2. Does compression affect the need to make copies? I imagine that
compressing the file means that the code to use the file cannot be
zero-copy anymore.

3. When using pandas to analyze the data, is there a way to load the data
using memory mapping, and if so, would this be expected to improve
deserialization performance and memory utilization if multiple processes
are reading the same table data simultaneously? Assume that I'm running on
a modern server-class SSD.

Thank you!

Jonathan

[0] https://arrow.apache.org/faq/#what-about-the-feather-file-format

Re: write_feather, new_file, and compression

Posted by Wes McKinney <we...@gmail.com>.

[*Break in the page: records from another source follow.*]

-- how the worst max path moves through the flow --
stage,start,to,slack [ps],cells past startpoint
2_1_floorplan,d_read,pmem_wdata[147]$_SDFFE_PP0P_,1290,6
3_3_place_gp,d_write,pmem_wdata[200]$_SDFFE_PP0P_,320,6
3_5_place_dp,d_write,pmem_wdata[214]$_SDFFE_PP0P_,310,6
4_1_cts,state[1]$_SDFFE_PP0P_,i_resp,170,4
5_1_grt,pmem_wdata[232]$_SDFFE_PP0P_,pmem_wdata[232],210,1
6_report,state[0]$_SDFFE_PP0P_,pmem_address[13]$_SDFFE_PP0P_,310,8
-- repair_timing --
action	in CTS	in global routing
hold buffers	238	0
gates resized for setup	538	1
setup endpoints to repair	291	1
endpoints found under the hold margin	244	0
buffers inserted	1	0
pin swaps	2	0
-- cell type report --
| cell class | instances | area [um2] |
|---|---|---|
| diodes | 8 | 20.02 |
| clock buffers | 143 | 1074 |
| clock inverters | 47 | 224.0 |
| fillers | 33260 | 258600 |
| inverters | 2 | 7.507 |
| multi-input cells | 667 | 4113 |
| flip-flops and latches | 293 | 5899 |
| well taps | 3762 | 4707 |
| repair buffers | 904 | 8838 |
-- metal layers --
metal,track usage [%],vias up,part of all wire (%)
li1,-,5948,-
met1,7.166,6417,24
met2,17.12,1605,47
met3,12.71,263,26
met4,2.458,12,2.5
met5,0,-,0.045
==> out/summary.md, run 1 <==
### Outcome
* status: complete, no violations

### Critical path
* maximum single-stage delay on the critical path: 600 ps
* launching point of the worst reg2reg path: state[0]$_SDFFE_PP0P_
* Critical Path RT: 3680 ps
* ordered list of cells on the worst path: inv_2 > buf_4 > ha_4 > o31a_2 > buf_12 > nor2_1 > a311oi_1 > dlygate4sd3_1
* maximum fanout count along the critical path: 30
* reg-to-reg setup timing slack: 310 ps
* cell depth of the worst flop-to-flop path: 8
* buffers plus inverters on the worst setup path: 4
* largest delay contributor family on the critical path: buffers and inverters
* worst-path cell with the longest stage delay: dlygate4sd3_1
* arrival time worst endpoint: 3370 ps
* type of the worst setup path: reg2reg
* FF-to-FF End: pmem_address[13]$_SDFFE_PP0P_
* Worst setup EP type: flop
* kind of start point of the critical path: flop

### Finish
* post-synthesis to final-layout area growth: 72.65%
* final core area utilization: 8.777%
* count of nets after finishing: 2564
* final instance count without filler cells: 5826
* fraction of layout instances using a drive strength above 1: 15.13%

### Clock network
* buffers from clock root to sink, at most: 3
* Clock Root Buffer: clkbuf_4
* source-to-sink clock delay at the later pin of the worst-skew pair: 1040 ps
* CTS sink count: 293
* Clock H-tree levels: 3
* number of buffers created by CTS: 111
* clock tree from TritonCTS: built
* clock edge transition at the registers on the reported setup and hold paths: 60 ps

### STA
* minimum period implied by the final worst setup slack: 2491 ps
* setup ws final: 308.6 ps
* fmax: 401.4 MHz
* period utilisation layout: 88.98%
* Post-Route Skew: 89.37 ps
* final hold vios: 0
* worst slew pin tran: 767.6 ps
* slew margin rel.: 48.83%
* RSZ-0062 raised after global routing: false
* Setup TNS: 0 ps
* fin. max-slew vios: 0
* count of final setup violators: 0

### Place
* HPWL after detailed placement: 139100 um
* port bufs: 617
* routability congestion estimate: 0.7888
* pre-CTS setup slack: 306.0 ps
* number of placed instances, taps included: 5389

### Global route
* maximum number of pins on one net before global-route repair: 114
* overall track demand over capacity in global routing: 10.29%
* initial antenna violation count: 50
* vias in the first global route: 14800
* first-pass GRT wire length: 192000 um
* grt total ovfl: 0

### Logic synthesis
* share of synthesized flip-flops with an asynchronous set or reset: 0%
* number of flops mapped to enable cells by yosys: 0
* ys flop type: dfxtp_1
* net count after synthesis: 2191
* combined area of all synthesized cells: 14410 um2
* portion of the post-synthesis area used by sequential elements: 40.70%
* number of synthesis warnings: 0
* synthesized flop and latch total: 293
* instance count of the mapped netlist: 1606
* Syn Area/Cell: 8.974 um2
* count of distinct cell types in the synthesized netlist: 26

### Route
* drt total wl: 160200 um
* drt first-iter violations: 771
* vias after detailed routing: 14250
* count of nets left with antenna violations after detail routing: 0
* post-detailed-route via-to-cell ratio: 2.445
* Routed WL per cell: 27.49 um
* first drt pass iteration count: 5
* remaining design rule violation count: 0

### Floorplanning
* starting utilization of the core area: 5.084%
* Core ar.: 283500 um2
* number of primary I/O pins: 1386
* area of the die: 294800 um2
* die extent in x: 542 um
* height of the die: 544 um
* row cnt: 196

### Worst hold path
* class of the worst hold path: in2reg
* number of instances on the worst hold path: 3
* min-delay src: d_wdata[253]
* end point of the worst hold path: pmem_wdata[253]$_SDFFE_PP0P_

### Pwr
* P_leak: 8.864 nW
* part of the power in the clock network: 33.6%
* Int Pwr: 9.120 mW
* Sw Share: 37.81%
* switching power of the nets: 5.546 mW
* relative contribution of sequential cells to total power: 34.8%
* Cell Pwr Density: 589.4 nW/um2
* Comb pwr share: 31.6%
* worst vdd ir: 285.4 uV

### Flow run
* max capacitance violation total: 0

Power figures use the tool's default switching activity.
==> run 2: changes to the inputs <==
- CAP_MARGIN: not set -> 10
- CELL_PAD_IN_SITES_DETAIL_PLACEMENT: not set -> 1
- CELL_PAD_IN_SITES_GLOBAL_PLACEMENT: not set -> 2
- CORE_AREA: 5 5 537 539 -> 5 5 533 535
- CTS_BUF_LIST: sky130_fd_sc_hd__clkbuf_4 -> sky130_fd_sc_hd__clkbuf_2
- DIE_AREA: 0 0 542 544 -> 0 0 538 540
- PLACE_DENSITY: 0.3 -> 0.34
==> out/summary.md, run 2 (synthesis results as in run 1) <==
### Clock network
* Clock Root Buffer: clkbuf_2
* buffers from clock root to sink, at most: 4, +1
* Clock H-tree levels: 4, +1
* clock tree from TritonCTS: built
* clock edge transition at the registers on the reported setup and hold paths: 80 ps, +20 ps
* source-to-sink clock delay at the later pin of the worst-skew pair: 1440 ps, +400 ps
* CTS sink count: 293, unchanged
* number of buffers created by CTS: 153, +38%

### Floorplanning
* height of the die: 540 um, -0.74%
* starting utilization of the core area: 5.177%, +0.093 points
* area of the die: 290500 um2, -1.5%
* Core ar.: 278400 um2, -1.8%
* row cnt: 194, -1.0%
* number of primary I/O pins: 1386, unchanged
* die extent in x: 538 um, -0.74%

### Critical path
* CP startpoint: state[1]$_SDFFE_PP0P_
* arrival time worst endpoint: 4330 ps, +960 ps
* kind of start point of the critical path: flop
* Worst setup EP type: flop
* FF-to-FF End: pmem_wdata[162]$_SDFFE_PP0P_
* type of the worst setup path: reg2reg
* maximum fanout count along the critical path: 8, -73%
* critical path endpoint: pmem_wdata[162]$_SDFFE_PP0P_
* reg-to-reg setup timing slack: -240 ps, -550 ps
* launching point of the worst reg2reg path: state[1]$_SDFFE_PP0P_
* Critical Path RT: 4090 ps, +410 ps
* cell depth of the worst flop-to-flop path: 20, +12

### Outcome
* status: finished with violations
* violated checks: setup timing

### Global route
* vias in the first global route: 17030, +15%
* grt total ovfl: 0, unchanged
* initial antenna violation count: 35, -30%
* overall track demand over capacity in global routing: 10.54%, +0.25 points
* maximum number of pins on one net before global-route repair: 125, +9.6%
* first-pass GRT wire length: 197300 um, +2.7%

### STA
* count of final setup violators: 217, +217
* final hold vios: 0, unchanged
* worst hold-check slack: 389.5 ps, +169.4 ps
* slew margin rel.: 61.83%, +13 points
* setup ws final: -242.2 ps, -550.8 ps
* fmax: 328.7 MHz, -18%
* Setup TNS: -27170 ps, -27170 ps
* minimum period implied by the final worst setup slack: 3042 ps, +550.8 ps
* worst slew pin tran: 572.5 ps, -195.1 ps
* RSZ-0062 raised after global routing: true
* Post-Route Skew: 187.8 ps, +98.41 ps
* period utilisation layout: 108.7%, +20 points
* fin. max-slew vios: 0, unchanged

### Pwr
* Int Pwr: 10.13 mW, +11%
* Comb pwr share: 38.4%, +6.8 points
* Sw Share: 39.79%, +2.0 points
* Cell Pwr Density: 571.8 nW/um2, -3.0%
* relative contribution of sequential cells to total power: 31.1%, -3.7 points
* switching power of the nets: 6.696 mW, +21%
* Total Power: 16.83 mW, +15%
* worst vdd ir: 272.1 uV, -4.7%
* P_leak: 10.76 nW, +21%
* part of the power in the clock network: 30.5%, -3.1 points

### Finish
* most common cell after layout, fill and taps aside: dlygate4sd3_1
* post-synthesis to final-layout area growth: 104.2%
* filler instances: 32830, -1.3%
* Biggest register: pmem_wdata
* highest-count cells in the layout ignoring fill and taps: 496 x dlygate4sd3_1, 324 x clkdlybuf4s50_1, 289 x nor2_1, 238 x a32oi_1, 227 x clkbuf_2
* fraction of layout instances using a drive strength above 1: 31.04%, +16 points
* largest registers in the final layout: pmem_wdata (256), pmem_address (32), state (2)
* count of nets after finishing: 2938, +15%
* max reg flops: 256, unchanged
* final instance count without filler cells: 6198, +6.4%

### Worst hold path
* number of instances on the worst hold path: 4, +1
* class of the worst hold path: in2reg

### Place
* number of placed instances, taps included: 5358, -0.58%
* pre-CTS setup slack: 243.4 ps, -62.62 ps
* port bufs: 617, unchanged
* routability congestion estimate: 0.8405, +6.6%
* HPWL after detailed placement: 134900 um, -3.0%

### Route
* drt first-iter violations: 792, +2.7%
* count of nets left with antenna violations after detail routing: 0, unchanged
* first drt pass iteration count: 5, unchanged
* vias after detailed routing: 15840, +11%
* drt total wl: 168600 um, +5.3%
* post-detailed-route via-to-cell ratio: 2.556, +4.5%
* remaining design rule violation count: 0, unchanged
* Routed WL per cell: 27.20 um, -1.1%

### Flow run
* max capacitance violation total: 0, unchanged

On Wed, Oct 7, 2020 at 9:33 PM Jonathan Yu <jo...@gmail.com> wrote:
>
> Hello there,
>
> I am using Arrow to store data on disk temporarily, so disk space is not a problem (I understand that Parquet is preferable for more efficient disk storage). It seems that Arrow's memory mapping/zero copy capabilities would provide better performance given this use case.
>
> Here are my questions:
>
> 1. For new applications, should we prefer the pa.ipc.new_file interface over write_feather? My understanding from reading [0] is that pa.feather.write_feather is an API provided for backward compatibility, and with compression disabled, it seems to produce files of the same size (the files appear to be identical) as the RecordBatchFileWriter.
>

You can use either, neither API is deprecated nor planning to be.

> 2. Does compression affect the need to make copies? I imagine that compressing the file means that the code to use the file cannot be zero-copy anymore.
>

Right, when using compression by definition zero copy is not possible.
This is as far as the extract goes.